Saved entries:
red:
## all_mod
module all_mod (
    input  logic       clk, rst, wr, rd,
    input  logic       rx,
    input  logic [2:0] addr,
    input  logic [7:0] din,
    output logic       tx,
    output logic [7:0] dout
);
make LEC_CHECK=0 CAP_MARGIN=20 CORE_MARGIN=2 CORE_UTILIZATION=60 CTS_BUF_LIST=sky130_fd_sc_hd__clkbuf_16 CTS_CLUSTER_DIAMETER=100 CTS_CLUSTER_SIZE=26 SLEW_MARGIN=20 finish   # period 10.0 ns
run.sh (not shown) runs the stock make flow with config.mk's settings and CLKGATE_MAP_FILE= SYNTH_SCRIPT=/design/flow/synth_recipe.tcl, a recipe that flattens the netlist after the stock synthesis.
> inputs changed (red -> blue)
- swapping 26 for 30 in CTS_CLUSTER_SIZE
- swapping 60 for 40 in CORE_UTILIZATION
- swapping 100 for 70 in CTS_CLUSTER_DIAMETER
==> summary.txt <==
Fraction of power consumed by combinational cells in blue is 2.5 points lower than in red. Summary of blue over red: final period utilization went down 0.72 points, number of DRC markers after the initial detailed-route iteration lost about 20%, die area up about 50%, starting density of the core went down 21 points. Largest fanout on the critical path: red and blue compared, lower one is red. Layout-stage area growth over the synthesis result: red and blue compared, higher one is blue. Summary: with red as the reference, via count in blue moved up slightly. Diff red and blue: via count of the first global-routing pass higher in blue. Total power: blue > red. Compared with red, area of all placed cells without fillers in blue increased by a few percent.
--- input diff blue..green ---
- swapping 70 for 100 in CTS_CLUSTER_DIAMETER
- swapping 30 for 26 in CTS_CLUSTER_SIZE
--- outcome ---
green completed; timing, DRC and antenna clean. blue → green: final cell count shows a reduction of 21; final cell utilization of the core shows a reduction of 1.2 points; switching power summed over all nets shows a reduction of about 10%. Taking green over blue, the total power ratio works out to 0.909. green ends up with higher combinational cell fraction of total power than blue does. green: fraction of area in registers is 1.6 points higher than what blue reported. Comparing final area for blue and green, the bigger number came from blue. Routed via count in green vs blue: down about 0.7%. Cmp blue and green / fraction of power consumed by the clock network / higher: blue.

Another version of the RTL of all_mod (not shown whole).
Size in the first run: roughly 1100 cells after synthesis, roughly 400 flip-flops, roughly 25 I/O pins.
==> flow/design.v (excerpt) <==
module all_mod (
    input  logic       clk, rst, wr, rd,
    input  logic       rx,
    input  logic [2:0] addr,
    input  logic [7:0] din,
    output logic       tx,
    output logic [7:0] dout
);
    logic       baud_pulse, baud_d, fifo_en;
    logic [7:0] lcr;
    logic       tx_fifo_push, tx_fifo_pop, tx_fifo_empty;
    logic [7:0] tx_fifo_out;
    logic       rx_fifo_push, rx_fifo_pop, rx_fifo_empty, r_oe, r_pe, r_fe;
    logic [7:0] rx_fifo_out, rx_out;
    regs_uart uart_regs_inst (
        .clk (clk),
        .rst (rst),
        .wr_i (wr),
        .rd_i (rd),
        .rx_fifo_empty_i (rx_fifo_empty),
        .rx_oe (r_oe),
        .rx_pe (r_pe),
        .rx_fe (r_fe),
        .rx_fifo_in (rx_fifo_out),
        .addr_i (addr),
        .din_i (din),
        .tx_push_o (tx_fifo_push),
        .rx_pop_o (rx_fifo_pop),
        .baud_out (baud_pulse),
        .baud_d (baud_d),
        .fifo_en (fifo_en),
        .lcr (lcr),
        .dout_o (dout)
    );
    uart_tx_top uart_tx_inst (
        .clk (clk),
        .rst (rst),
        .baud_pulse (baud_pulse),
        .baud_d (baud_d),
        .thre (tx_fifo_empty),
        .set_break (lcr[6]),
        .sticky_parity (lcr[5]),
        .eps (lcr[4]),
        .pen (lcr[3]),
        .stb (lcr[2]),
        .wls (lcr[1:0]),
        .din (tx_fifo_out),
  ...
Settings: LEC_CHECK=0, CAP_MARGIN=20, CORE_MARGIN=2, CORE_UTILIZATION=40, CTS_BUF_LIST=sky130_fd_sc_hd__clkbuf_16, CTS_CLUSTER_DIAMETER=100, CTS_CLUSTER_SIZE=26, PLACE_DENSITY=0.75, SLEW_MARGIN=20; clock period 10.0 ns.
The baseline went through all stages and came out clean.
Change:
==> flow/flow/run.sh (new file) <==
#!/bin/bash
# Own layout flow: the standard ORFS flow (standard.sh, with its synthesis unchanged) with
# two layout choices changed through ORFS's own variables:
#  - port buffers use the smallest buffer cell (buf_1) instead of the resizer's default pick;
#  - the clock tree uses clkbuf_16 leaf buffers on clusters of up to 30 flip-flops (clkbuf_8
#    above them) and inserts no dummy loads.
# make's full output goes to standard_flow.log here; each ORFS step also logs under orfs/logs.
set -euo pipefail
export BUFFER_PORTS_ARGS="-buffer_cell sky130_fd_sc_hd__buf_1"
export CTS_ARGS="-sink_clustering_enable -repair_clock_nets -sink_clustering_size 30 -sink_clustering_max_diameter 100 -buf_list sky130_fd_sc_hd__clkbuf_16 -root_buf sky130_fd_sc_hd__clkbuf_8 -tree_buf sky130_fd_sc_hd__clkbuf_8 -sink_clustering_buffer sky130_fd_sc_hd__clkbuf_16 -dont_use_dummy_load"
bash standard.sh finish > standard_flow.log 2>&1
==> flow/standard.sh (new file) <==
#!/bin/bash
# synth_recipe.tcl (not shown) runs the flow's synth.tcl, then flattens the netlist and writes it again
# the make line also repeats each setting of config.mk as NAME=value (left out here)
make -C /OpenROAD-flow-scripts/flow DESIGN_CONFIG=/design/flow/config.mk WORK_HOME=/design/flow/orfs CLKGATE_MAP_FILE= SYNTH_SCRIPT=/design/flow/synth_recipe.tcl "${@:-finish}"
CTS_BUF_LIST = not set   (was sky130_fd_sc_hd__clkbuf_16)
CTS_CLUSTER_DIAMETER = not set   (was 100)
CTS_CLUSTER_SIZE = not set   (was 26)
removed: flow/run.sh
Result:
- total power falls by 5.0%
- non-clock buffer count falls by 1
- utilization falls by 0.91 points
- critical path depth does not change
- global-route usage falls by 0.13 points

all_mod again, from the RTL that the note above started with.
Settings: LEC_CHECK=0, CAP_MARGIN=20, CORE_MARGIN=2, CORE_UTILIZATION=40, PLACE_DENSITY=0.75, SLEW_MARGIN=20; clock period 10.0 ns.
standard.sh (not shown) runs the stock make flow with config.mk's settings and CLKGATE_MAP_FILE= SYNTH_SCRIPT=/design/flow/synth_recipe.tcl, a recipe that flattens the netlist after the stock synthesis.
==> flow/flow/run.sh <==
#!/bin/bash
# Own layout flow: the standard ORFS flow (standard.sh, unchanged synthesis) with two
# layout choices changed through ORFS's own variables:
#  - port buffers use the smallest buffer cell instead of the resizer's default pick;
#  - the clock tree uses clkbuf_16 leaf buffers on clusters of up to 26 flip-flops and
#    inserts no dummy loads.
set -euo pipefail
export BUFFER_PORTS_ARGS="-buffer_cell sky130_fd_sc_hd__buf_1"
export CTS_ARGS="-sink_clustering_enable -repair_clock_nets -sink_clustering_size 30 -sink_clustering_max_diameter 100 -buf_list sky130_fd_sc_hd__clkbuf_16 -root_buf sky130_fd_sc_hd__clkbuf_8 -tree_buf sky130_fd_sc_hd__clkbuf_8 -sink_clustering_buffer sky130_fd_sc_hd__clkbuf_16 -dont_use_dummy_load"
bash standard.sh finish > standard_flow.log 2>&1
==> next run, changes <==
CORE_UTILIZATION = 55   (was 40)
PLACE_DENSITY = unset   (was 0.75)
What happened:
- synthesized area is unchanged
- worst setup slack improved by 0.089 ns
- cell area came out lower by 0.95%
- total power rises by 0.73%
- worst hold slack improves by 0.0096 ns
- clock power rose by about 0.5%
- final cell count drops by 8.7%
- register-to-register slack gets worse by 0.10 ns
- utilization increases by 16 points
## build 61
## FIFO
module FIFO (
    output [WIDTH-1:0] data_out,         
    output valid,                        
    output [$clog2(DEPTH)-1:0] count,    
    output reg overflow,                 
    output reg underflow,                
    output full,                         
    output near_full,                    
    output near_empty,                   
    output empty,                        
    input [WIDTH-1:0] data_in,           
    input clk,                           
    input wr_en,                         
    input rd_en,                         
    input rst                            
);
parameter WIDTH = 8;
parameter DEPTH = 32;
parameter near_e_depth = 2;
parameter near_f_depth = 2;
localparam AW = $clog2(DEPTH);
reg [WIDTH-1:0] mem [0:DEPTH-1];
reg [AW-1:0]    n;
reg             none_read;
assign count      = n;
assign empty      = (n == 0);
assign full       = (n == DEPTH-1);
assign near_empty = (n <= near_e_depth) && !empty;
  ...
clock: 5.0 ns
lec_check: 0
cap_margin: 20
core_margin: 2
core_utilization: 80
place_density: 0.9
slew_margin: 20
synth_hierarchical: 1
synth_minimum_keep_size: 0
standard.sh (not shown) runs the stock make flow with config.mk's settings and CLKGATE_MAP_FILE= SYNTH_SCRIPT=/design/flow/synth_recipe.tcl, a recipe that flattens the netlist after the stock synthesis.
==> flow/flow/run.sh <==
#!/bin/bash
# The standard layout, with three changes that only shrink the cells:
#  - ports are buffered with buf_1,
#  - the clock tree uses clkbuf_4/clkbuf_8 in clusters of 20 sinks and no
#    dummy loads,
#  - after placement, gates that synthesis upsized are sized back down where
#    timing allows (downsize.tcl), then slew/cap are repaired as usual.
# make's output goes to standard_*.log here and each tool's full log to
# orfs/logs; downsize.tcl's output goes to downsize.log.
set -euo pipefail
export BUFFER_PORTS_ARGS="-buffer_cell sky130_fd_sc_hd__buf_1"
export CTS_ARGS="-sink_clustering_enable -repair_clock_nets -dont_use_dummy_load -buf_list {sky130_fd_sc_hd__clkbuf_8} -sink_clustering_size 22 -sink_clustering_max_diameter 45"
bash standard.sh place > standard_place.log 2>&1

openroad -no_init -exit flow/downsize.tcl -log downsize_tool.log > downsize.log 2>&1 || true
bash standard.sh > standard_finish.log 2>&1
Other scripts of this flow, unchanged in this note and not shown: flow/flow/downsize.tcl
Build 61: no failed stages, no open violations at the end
Context: an optimization exercise on an open-source flow, tuned for small area. The choices shown serve that exercise and are no tape-out recipe.
At most, simulation tests tie the RTL to the original design; equivalence was not proved.
Power figures rest on the tool's default switching activity, not on a simulated workload.

==> flow/design.v (excerpt) <==
module video_uut (
    input  wire         clk_i           , 
    input  wire         cen_i           , 
    input  wire         rst_i           , 
    input  wire         vid_sel_i       , 
    input  wire [23:0]  vid_rgb_i       , 
    input  wire [1:0]   vh_blank_i      , 
    input  wire [2:0]   dvh_sync_i      , 
    output wire [2:0]   dvh_sync_o      , 
    output wire [23:0]  vid_rgb_o         
);
clock: 13.0 ns
lec_check: 0
cap_margin: 20
core_margin: 2
core_utilization: 40
slew_margin: 20
standard.sh (not shown) runs the stock make flow with config.mk's settings and CLKGATE_MAP_FILE= SYNTH_SCRIPT=/design/flow/synth_recipe.tcl, a recipe that flattens the netlist after the stock synthesis.
==> flow/flow/run.sh <==
#!/bin/bash
# The standard layout (standard.sh) with a different clock tree (clkbuf_8 only,
# clusters of up to 20 sinks within 60 um, no dummy loads) and a different
# combinational mapping in
# synthesis:
#  - adders are left to ABC as plain logic (no full/half-adder cell
#    extraction, no Kogge-Stone carry network);
#  - ABC runs flow/deep.abc (deepsyn restructuring, then area-recovering
#    mapping) instead of ORFS's abc script.
# flow/synth.tcl is synth_recipe.tcl with an abc wrapper that swaps the script;
# registers, their names and cell types are those of the standard synthesis.
set -euo pipefail
export MY_ABC_SCRIPT="$PWD/flow/deep.abc"
bash standard.sh SYNTH_SCRIPT="$PWD/flow/synth.tcl" ADDER_MAP_FILE= SYNTH_OPERATIONS_ARGS=-nofsm BUFFER_PORTS_ARGS="-buffer_cell sky130_fd_sc_hd__buf_1" CTS_ARGS="-sink_clustering_enable -repair_clock_nets -dont_use_dummy_load -sink_clustering_size 20 -sink_clustering_max_diameter 60 -buf_list {sky130_fd_sc_hd__clkbuf_8}" finish > make_finish.log 2>&1
==> flow/flow/deep.abc <==
strash
&get -n
&fraig -x
&deepsyn -T 100
&deepsyn -T 100
&put
strash
&get -n
&dch -f
&nf -R 1000
&put
==> flow/flow/synth.tcl <==
# synth_recipe.tcl with an abc wrapper: the ABC script is replaced by $MY_ABC_SCRIPT
proc synth {args} { yosys synth -nofsm -noshare {*}$args }
proc abc {args} {
  set out {}
  set skip 0
  foreach a $args {
    if {$skip} { set skip 0; continue }
    if {$a eq "-script"} { set skip 1; continue }
    lappend out $a
  }
  if {[info exists ::env(MY_ABC_SCRIPT)] && $::env(MY_ABC_SCRIPT) ne ""} {
    set out [linsert $out 0 -script $::env(MY_ABC_SCRIPT)]
  }
  yosys abc {*}$out
}
source $::env(SCRIPTS_DIR)/synth.tcl
# left out here: clear keep_hierarchy, flatten, clean up, hide names made inside functions, write 1_2_yosys.v
Edit:
--- a/flow/design.v
+++ b/flow/design.v
@@ -69,44 +69,32 @@
             wire [11:0] ux_10 = uxb - 12'd1417;
             wire [11:0] ux_11 = uxb + 12'd503;
             wire [3:0] wy = c ? sf_win(uy_hi) : sf_win(uy_lo);
             wire [3:0] wx = c ? (w ? sf_win(ux_11) : sf_win(ux_10)) : (w ? sf_win(ux_01) : sf_win(ux_00));
             assign sf_on[gi] = sf_pat(wx, wy);
             assign sf_ux[gi] = 12'd0;
             assign sf_uy[gi] = 12'd0;
             assign sf_xv[gi] = 11'd0;
             assign sf_yv[gi] = 11'd0;
             assign sf_yg[gi] = 11'd0;
-        end else if (gi == 1 || gi == 3 || gi == 5 || gi == 7) begin : g_double
-            localparam integer B  = (gi - 1) / 2;
+        end else if (gi == 1 || gi == 5 || gi == 7) begin : g_double
+            localparam integer B  = (gi == 7) ? 3 : (gi - 1) / 2;
             localparam [11:0]  K  = (gi == 1 || gi == 5) ? 12'd90 : 12'd88;
             localparam [10:0]  PH = (gi == 3) ? 11'd2 : (gi == 7) ? 11'd6 : 11'd0;
             localparam [10:0]  WR = (gi == 3) ? 11'd1076 : 11'd1072;
             wire [10:0] xb = sf_xv[B];
             wire [10:0] yb = sf_yg[B];
-            localparam integer KI = (gi == 1 || gi == 5) ? 90 : 88;
-            localparam [10:0] TY1 = (1080 - KI + 1) / 2;      
-            localparam [10:0] TY2 = (2160 - KI + 1) / 2;      
-            wire [1:0]  e  = (yb >= TY2) ? 2'd2 : (yb >= TY1) ? 2'd1 : 2'd0;
-            wire [11:0] yk = (e == 2'd2) ? K - 12'd2160 : (e == 2'd1) ? K - 12'd1080 : K;
-            wire [11:0] ys = {yb, 1'b0} + yk;
-            wire [10:0] yg = ys[10:0];
-            localparam [10:0] TX10 = (1760 + 1) / 2,        TX20 = (3680 + 1) / 2;
-            localparam [10:0] TX11 = (1760 - 137 + 1) / 2,  TX21 = (3680 - 137 + 1) / 2;
-            localparam [10:0] TX12 = (1760 - 274 + 1) / 2,  TX22 = (3680 - 274 + 1) / 2;
-            wire [10:0] tx1 = (e == 2'd2) ? TX12 : (e == 2'd1) ? TX11 : TX10;
-            wire [10:0] tx2 = (e == 2'd2) ? TX22 : (e == 2'd1) ? TX21 : TX20;
-            wire [1:0]  m  = (xb >= tx2) ? 2'd2 : (xb >= tx1) ? 2'd1 : 2'd0;
-            wire [12:0] xk = 13'd160 + ((e == 2'd2) ? 13'd274 : (e == 2'd1) ? 13'd137 : 13'd0)
-                                     - ((m == 2'd2) ? 13'd3840 : (m == 2'd1) ? 13'd1920 : 13'd0);
-            wire [12:0] xs = {1'b0, xb, 1'b0} + xk;
-            wire [10:0] xd = xs[10:0];
+            wire [11:0] ys = {yb, 1'b0} + K;
+            wire [1:0]  e  = (ys >= 12'd2160) ? 2'd2 : (ys >= 12'd1080) ? 2'd1 : 2'd0;
+            wire [10:0] yg = (e == 2'd2) ? ys - 12'd2160 : (e == 2'd1) ? ys - 12'd1080 : ys;
+            wire [12:0] xs = {1'b0, xb, 1'b0} + 13'd160 + ((e == 2'd2) ? 13'd274 : (e == 2'd1) ? 13'd137 : 13'd0);
+            wire [10:0] xd = (xs >= 13'd3840) ? xs - 13'd3840 : (xs >= 13'd1920) ? xs - 13'd1920 : xs;
             wire [10:0] yd;
             if (PH != 0) begin : g_phase
                 reg p;
                 always @(posedge clk_i) begin
                     if (rst_i)
                         p <= 1'b1;
                     else if (cen_i && VF && yd >= WR)
                         p <= 1'b0;
                 end
                 assign yd = p ? yg + PH : yg;
@@ -130,21 +118,21 @@
                     if (yv >= 11'd1080 - S) begin
                         y <= 11'd0;
                         x <= (x >= 11'd1783) ? x - 11'd1783 : x + 11'd137;
                     end else begin
                         y <= yv + S;
                     end
                 end
             end
             assign sf_xv[gi] = x;
             assign sf_yv[gi] = yv;
-            assign sf_yg[gi] = yv;
+            assign sf_yg[gi] = (gi == 3) ? {yv[10:2], 2'b00} : yv;
             assign sf_ux[gi] = px7 - {1'b0, x};
             assign sf_uy[gi] = py7 - {1'b0, yv};
             assign sf_on[gi] = sf_pat(sf_win(sf_ux[gi]), sf_win(sf_uy[gi]));
         end
     end
 endgenerate
 reg  [13:6] SXh, SYh;
 localparam [13:0] SX0 = 14'd4096;    
 localparam [13:0] SY0 = 14'd13348;   
 function automatic [5:0] sq_lo(input [4:0] r);
The changed run produced a clean layout.
Sequential share of layout area went up by 1.9 points.
Area after synthesis went up by 1.5%.
Total power went up by 25%.
Via count went down by 3.0%.
Core utilization went down by 0.81 points.
Register-to-register slack gets better by 1.3 ns.
Function was not checked in any run of this note: the RTL went through the layout flow alone.


Another version of the RTL of video_uut (not shown whole).
Size in the first run: roughly 2700 cells after synthesis, ~140 flip-flops, about 60 I/O pins, roughly 0.018 sq mm of cells after synthesis.
Settings: LEC_CHECK=0, CAP_MARGIN=20, CORE_MARGIN=2, CORE_UTILIZATION=40, SLEW_MARGIN=20; clock period 13.0 ns.
==> flow/flow/run.sh <==
#!/bin/bash
# The standard layout (standard.sh) with buf_1 port buffers, a different clock
# tree (clkbuf_8 only,
# clusters of up to 20 sinks within 60 um, no dummy loads) and a different
# combinational mapping in
# synthesis:
#  - adders are left to ABC as plain logic (no full/half-adder cell
#    extraction, no Kogge-Stone carry network);
#  - ABC runs flow/deep.abc (deepsyn restructuring, then area-recovering
#    mapping) instead of ORFS's abc script.
# flow/synth.tcl is synth_recipe.tcl with an abc wrapper that swaps the script;
# registers, their names and cell types are those of the standard synthesis.
set -euo pipefail
export MY_ABC_SCRIPT="$PWD/flow/deep.abc"
bash standard.sh SYNTH_SCRIPT="$PWD/flow/synth.tcl" ADDER_MAP_FILE= SYNTH_OPERATIONS_ARGS=-nofsm BUFFER_PORTS_ARGS="-buffer_cell sky130_fd_sc_hd__buf_1" CTS_ARGS="-sink_clustering_enable -repair_clock_nets -dont_use_dummy_load -sink_clustering_size 20 -sink_clustering_max_diameter 60 -buf_list {sky130_fd_sc_hd__clkbuf_8}" finish > make_finish.log 2>&1
Scripts as last shown in full above: flow/flow/deep.abc, flow/flow/synth.tcl
Then changed:
--- a/flow/design.v
+++ b/flow/design.v
@@ -429,35 +429,31 @@
         end
         if (VF || (HR && VCNT == 11'd2047)) begin
             VCNT <= 11'd0;
             SYh <= SY0[13:6];
         end else if (HR) begin
             VCNT <= VCNT + 11'd1;
             SYh <= SY_inc[13:6];
         end
         col_q <= pix_c;
         dvh_sync_d1 <= dvh_sync_i;
     end
 end
-wire k_white  = (col_q == C_WHITE);
-wire k_maze   = (col_q == C_MAZE);
-wire k_blue   = (col_q == C_BLUE);
-wire k_orange = (col_q == C_ORANGE);
-wire k_red    = (col_q == C_RED);
-wire k_green  = (col_q == C_GREEN);
-wire k_gblue  = (col_q == C_GBLUE);
-wire k_pink   = (col_q == C_PINK);
-wire k_purple = (col_q == C_PURPLE);
-wire k_yellow = (col_q == C_YELLOW);
-wire r_hi  = k_white | k_orange | k_red | k_pink | k_purple | k_yellow;   
-wire r_lo  = k_white | k_orange | k_red | k_pink | k_yellow;              
-wire [7:0] g = ({8{k_white | k_green | k_yellow}} & 8'hFF) |
-               ({8{k_maze}}   & 8'h40) |
-               ({8{k_orange}} & 8'hA5) |
-               ({8{k_gblue}}  & 8'h80) |
-               ({8{k_pink}}   & 8'hB0);
-wire b_hi  = k_white | k_maze | k_blue | k_gblue | k_pink | k_purple;     
-wire b_lo  = k_white | k_blue | k_gblue | k_pink | k_purple;              
-wire [23:0] rgb = {r_hi, {7{r_lo}}, g, b_hi, {7{b_lo}}};
+reg [23:0] rgb;
+always @* begin
+    case (col_q)
+        C_WHITE:  rgb = 24'hFF_FF_FF;
+        C_MAZE:   rgb = 24'h00_40_80;
+        C_BLUE:   rgb = 24'h00_00_FF;
+        C_ORANGE: rgb = 24'hFF_A5_00;
+        C_RED:    rgb = 24'hFF_00_00;
+        C_GREEN:  rgb = 24'h00_FF_00;
+        C_GBLUE:  rgb = 24'h00_80_FF;
+        C_PINK:   rgb = 24'hFF_B0_FF;
+        C_PURPLE: rgb = 24'h80_00_FF;
+        C_YELLOW: rgb = 24'hFF_FF_00;
+        default:  rgb = 24'h00_00_00;
+    endcase
+end
 assign dvh_sync_o = dvh_sync_d1;
 assign vid_rgb_o  = rgb;
 endmodule
=>
- The changed run went through all stages and came out clean
- final cell count barely changes
- design area goes up slightly
- power shrinks by a quarter to a third
- first-iteration DRC count is higher by a few percent
- clock power barely changes
- setup slack is worse by 0.019 ns
- worst hold slack degrades by 0.0075 ns
- maximum frequency is about the same
- utilization fell by 0.12 points
- via count fell slightly
- count of clock-buffer cells in the layout does not change
- area after synthesis climbs slightly
- routed wire length rose slightly
- sequential power grows by a little under a tenth

==> afterwards: timing with drivers on the ports <==
In the flow no input, the clock included, has a driving cell. The finished layouts below were timed again as built, in two steps. Step 1 sets driving cells, clkbuf_16 on the clock port and buf_2 on the other inputs (assumed; they add their load-dependent delay and slew). Step 2 adds t to the input delays and takes it off the output delays; t is the mean of the earliest and latest rising clock arrival at the registers after step 1. Input paths then give back, and output paths get back, about the clock's delay inside the block. Three values: ideal ports, drivers, drivers and shift; two values: the first two.
| run | t (ns) | slack for setup (ns) | hold WS [ns] | worst setup path at the end |
|---|---|---|---|---|
| the first run of note 1 | 0.607 | 1.149 / 1.149 / 1.149 | 0.485 / 0.485 / 0.485 | register to register |
| the second run of note 1 | 0.590 | 2.433 / 2.433 / 2.433 | 0.492 / 0.492 / 0.492 | register to register |
| the first run of note 2 | 0.591 | 1.113 / 1.113 / 1.113 | 0.481 / 0.481 / 0.481 | register to register |
| the second run of note 2 | 0.588 | 1.094 / 1.094 / 1.094 | 0.474 / 0.474 / 0.474 | register to register |
After both steps setup and hold are still met in every run listed.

**Task:**
Gather all lines with the string "pick" from the data.

**Answer section:**
#  - port buffers use the smallest buffer cell (buf_1) instead of the resizer's default pick;
#  - port buffers use the smallest buffer cell instead of the resizer's default pick;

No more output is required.